Como guiño inesperado, no hay que dejar de visitar el Museo de Miniaturas del Profesor Max, una colección tan excéntrica como fascinante, que Cela no pudo conocer pero que habría celebrado con una de sus sonrisas irónicas.

Cívica y Masegoso: la Alcarria insólita
A las afueras de Brihuega, Cívica se presenta como una alucinación petrificada. Lo dijo Cela:
“semeja una aldea tibetana o el decorado de una ópera de Wagner”.
Y no le faltaba razón. La piedra, en esta aldea suspendida, parece soñar.
Un poco más allá, en Masegoso de Tajuña, el Museo del Pastor y del Labrado permite asomarse a un mundo que se desvanece: la vida rural, la trashumancia, el oficio de la tierra.
Cifuentes: capital sin ruido
Cifuentes, a la que Cela llamó “la capital de la Alcarria”, es un remanso de historia y piedra viva. Su iglesia de San Salvador guarda un púlpito de mármol que Cela describió con detalle. Su castillo, su plaza y sus calles empedradas son postales detenidas en el tiempo. En La Esquinita, el mesón de Araceli y Rafa, los guisos de cuchara devuelven al viajero la fuerza que da la cocina sin prisa.
Gárgoles, miel y memoria
No lejos de allí, en Gárgoles de Abajo, la miel toma la palabra. El maestro apicultor Ángel Luis Asenjo, de Melimelum, explica —con la pasión de quien respira abejas— cómo se produce este manjar ancestral. Un producto que resume bien lo que es La Alcarria: austera, dorada, compleja y dulce al final.

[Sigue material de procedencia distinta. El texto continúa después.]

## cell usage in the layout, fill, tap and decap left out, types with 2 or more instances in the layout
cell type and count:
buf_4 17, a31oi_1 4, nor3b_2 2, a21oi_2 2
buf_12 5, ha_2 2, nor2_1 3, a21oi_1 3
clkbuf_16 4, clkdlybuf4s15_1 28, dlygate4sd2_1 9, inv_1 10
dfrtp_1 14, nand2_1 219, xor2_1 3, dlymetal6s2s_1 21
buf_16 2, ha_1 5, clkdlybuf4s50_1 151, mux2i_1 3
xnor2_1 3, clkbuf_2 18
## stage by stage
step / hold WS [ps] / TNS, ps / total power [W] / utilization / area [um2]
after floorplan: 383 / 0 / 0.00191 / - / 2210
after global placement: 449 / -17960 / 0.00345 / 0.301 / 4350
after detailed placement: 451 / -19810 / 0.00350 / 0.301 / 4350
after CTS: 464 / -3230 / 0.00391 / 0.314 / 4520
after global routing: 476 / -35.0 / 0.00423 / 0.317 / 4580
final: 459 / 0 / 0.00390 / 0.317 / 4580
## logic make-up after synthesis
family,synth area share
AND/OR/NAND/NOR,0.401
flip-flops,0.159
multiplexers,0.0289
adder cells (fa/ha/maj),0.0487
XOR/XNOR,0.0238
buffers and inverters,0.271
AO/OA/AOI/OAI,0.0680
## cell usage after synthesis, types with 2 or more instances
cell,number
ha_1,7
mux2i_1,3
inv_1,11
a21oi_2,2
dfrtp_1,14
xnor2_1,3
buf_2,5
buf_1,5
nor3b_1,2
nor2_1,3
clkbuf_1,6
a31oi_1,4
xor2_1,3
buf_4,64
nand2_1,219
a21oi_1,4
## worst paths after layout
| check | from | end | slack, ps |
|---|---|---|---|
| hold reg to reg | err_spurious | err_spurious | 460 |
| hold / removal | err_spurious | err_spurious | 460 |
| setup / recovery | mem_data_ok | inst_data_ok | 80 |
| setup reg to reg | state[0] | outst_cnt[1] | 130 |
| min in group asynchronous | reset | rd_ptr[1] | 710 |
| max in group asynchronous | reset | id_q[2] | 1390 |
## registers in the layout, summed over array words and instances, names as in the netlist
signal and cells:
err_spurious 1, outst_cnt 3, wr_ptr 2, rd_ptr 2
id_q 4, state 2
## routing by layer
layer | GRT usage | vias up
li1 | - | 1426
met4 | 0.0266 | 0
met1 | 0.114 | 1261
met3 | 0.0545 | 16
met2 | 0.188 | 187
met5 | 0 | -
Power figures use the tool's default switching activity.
File: src/rtl/vend_pkg.sv
// Shared types and constants for the vending controller slice: state
// encodings, coin codes with their quarter values, and default prices.
package vend_pkg;

   localparam int CREDIT_W            = 4;
   localparam int MAX_CREDIT_DEF      = 8;
   localparam int PRICE_A_DEF         = 5;
   localparam int PRICE_B_DEF         = 6;
   localparam int DISPENSE_CYCLES_DEF = 4;
   localparam int CHANGE_GAP_DEF      = 1;

   typedef enum logic [2:0] {
      ST_IDLE      = 3'd0,
      ST_COIN_HOLD = 3'd1,
      ST_DISPENSE  = 3'd2,
      ST_CHANGE_HI = 3'd3,
      ST_CHANGE_LO = 3'd4
   } state_t;

   typedef enum logic [1:0] {
      COIN_25C = 2'b00,
      COIN_50C = 2'b01,
      COIN_1D  = 2'b10,
      COIN_BAD = 2'b11
   } coin_t;

   // Quarter value of a coin code; the invalid code is worth nothing.
   function automatic logic [2:0] coin_quarters(input logic [1:0] code);
      logic [2:0] q;
      case (code)
         COIN_25C: q = 3'd1;
         COIN_50C: q = 3'd2;
         COIN_1D:  q = 3'd4;
         default:  q = 3'd0;
      endcase
      return q;
   endfunction

   function automatic logic coin_is_valid(input logic [1:0] code);
      return (code != COIN_BAD);
   endfunction

endpackage

File: src/rtl/vend_if.sv
// Front-panel bundle of the vending controller: coin/button inputs and the
// credit, dispense, change and debug outputs. The panel side is the master,
// the controller is the slave.
interface vend_if;
   import vend_pkg::*;

   logic                coin_in;
   logic [1:0]          coin_val;
   logic                sel_a;
   logic                sel_b;
   logic                cancel;
   logic [CREDIT_W-1:0] credit;
   logic                dispense_a;
   logic                dispense_b;
   logic                change_pulse;
   logic                invalid_coin;
   logic                busy;
   logic [2:0]          state_now;

   modport master (
      output coin_in, coin_val, sel_a, sel_b, cancel,
      input  credit, dispense_a, dispense_b, change_pulse, invalid_coin,
             busy, state_now
   );

   modport slave (
      input  coin_in, coin_val, sel_a, sel_b, cancel,
      output credit, dispense_a, dispense_b, change_pulse, invalid_coin,
             busy, state_now
   );

endinterface

File: src/rtl/coin_edge_detect.sv
// Turns the coin-present level into a single-cycle insert strobe. The coin
// code is presented alongside the strobe so the consumer samples it on the
// same edge; it reads as the 25c code whenever no strobe is active.
module coin_edge_detect
   import vend_pkg::*;
(
   input  logic       clk,
   input  logic       rst,
   input  logic       coin_in,
   input  logic [1:0] coin_val,
   output logic       coin_edge,
   output logic [1:0] coin_code
);

   logic coin_prev;

   // Previous coin level, cleared by reset so a coin held through reset
   // registers as a fresh insert once reset is released.
   always_ff @(posedge clk) begin
      if (rst) begin
         coin_prev <= 1'b0;
      end else begin
         coin_prev <= coin_in;
      end
   end

   assign coin_edge = coin_in & ~coin_prev;
   assign coin_code = coin_edge ? coin_val : COIN_25C;

endmodule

Trillo: cascadas y descanso
La ruta en coche sigue el río, y el río nos lleva a Trillo, donde el agua cae con fuerza y música. Las cascadas del Tajo se suceden en una coreografía natural que Cela también celebró. Allí, el Balneario Carlos III, recientemente reabierto, es el colofón perfecto: aguas termales, calma, y un buen motivo para leer de nuevo algún pasaje olvidado del Viaje a la Alcarria.
Budia y más allá: el viaje continúa
En Budia, Cela pasó una noche tras unas declaraciones políticamente incorrectas. Hoy, la anécdota está inmortalizada en una placa, y el pueblo ofrece al visitante un museo de apicultura donde las abejas enseñan su lenguaje y los niños juegan a ser zánganos felices.
Desde ahí, el itinerario se desdobla: El Olivar, Durón, Pareja, Sacedón, Tendilla, Pastrana, Zorita… Cada nombre es un verso, una historia, un eco. Cela volvió años después por estos mismos caminos, pero ya en coche, con chófer y perspectiva. Lo que antes fue aventura, se convirtió en reencuentro.
Y ahora somos nosotros quienes recorremos La Alcarria… tras los pasos de Cela, en rutas en coche que nos invitan a detenernos, a respirar despacio y a mirar con atención. Esta tierra, que un día pareció olvidada entre llanuras y silencios, se revela hoy como un mapa vivo de emociones, sabores y memorias. Desde GuadaRed, periódico digital de Guadalajara, celebramos esta manera de viajar sin prisa, donde cada pueblo es una página y cada curva una frase que nos susurra que el verdadero viaje no está en el destino… sino en la forma en que aprendemos a mirar el mundo.